Today I finally had to acknowledge a change that may be the first side effect of my prostate cancer and treatment. At first I didn't notice any big change but, over time, it's continued to increase to the point I can no longer ignore it.
While surfing the net this morning I became aware of a change in the advertising along the side of the screen. The internet search engines have, apparently, identified me as someone inordinately interested in prostate cancer. Here is the list of ads that appeared at the same time:
Shocking Prostate News
Prostate Cancer Treatments
Advanced Prostate Cancer?
Prostate Pill Review
Shrink Prostate Fast
Bladder Cancer Causes
Not sure how that last one sneaked in there but it is, admittedly, anatomically close.
I fear I've become a one trick pony to the all seeing eye of the internet.

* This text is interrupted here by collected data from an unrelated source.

`src/rcta_pkg.sv`:
```
// ----------------------------------------------------------------------------
// rcta_pkg
// shared types and constants of the quad clipper
// ----------------------------------------------------------------------------
`default_nettype none

package rcta_pkg;

	localparam int POS_W      = 20;
	localparam int TEX_W      = 16;
	localparam int DIV_STAGES = 17;
	localparam int NUM_W      = 38;
	localparam int DEN2_W     = 21;
	localparam int LANE_LAT   = DIV_STAGES + 2;
	localparam int NUM_LANES  = 4;

	localparam logic signed [POS_W-1:0] POS_MIN = -20'sd524288;
	localparam logic signed [POS_W-1:0] POS_MAX = 20'sd524287;
	localparam logic [TEX_W-1:0]        TEX_MAX = 16'hffff;

	localparam logic [1:0] MODE_RECT  = 2'd0;
	localparam logic [1:0] MODE_ICON  = 2'd1;
	localparam logic [1:0] MODE_GLYPH = 2'd2;
	localparam logic [1:0] MODE_NONE  = 2'd3;

	localparam logic [2:0] REG_OFFSET_X   = 3'd0;
	localparam logic [2:0] REG_OFFSET_Y   = 3'd1;
	localparam logic [2:0] REG_AREA_MIN_X = 3'd2;
	localparam logic [2:0] REG_AREA_MIN_Y = 3'd3;
	localparam logic [2:0] REG_AREA_MAX_X = 3'd4;
	localparam logic [2:0] REG_AREA_MAX_Y = 3'd5;

	// lane order
	localparam int LANE_U_MIN = 0;
	localparam int LANE_V_MIN = 1;
	localparam int LANE_U_MAX = 2;
	localparam int LANE_V_MAX = 3;

	typedef struct packed {
		logic [1:0]              mode;
		logic signed [POS_W-1:0] x_min;
		logic signed [POS_W-1:0] y_min;
		logic signed [POS_W-1:0] x_max;
		logic signed [POS_W-1:0] y_max;
		logic [TEX_W-1:0]        u_min;
		logic [TEX_W-1:0]        v_min;
		logic [TEX_W-1:0]        u_max;
		logic [TEX_W-1:0]        v_max;
		logic [15:0]             glyph_scale;
		logic signed [POS_W-1:0] pos_x;
		logic signed [POS_W-1:0] pos_y;
	} item_t;

	typedef struct packed {
		logic                    visible;
		logic [1:0]              kind;
		logic signed [POS_W-1:0] out_x_min;
		logic signed [POS_W-1:0] out_y_min;
		logic signed [POS_W-1:0] out_x_max;
		logic signed [POS_W-1:0] out_y_max;
		logic [TEX_W-1:0]        out_u_min;
		logic [TEX_W-1:0]        out_v_min;
		logic [TEX_W-1:0]        out_u_max;
		logic [TEX_W-1:0]        out_v_max;
	} result_t;

	typedef struct packed {
		logic signed [POS_W-1:0] offset_x;
		logic signed [POS_W-1:0] offset_y;
		logic signed [POS_W-1:0] area_min_x;
		logic signed [POS_W-1:0] area_min_y;
		logic signed [POS_W-1:0] area_max_x;
		logic signed [POS_W-1:0] area_max_y;
	} cfg_t;

	typedef struct packed {
		logic [POS_W-1:0]        delta;
		logic signed [TEX_W:0]   span;
		logic [POS_W-1:0]        den;
	} lane_in_t;

	typedef struct packed {
		logic [DIV_STAGES-1:0]   quo;
		logic                    neg;
	} lane_out_t;

	typedef struct packed {
		logic                    visible;
		logic [1:0]              kind;
		logic signed [POS_W-1:0] cx0;
		logic signed [POS_W-1:0] cy0;
		logic signed [POS_W-1:0] cx1;
		logic signed [POS_W-1:0] cy1;
		logic [NUM_LANES-1:0]    need;
		logic [NUM_LANES-1:0][TEX_W-1:0] tex;
	} side_t;

endpackage

`default_nettype wire

```
`src/rcta_lane.sv`:
```
// ----------------------------------------------------------------------------
// rcta_lane
// one texcoord lane: delta times span, then a one-bit-per-stage rounding divide
// ----------------------------------------------------------------------------
`default_nettype none

module rcta_lane import rcta_pkg::*; (
	input  wire logic     clk,
	input  wire logic     en,
	input  wire lane_in_t li,
	output lane_out_t     lo
);

	logic [35:0]           mag_s1;
	logic                  neg_s1;
	logic [POS_W-1:0]      den_s1;
	logic [TEX_W-1:0]      span_abs;

	logic [NUM_W-1:0]      rem_s [DIV_STAGES+1];
	logic [DEN2_W-1:0]     d2_s  [DIV_STAGES+1];
	logic [DIV_STAGES-1:0] quo_s [DIV_STAGES+1];
	logic                  neg_s [DIV_STAGES+1];

	assign span_abs = li.span[TEX_W] ? TEX_W'(-li.span) : TEX_W'(li.span);

	always_ff @(posedge clk) begin
		if (en) begin
			mag_s1   <= 36'(li.delta) * 36'(span_abs);
			neg_s1   <= li.span[TEX_W];
			den_s1   <= li.den;
			// numerator 2*mag + den, divisor 2*den
			rem_s[0] <= {1'b0, mag_s1, 1'b0} + NUM_W'(den_s1);
			d2_s[0]  <= {den_s1, 1'b0};
			quo_s[0] <= '0;
			neg_s[0] <= neg_s1;
		end
	end

	for (genvar k = 0; k < DIV_STAGES; k++) begin : g_step
		logic [NUM_W-1:0] sub;
		logic [NUM_W:0]   diff;

		assign sub  = NUM_W'(d2_s[k]) << (DIV_STAGES - 1 - k);
		assign diff = {1'b0, rem_s[k]} - {1'b0, sub};

		always_ff @(posedge clk) begin
			if (en) begin
				rem_s[k+1] <= diff[NUM_W] ? rem_s[k] : diff[NUM_W-1:0];
				quo_s[k+1] <= {quo_s[k][DIV_STAGES-2:0], ~diff[NUM_W]};
				d2_s[k+1]  <= d2_s[k];
				neg_s[k+1] <= neg_s[k];
			end
		end
	end

	assign lo.quo = quo_s[DIV_STAGES];
	assign lo.neg = neg_s[DIV_STAGES];

endmodule

`default_nettype wire

```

Gone forever are all those provocative ads seeking single men for lonely Russian women, or women in my area over 50, or the never ending search for someone who can satisfy Katrina's burning desire.
Gone too are those ads promising to add inches (no, not to my height), increase my stamina, and make me irresistible to women named Katrina. Nope, I get prostates...but then again, I am currently short one prostate.
OK, technically all this has very little to do with sex, but I have found that the better my title, the better traffic my blog generates. Deal with it.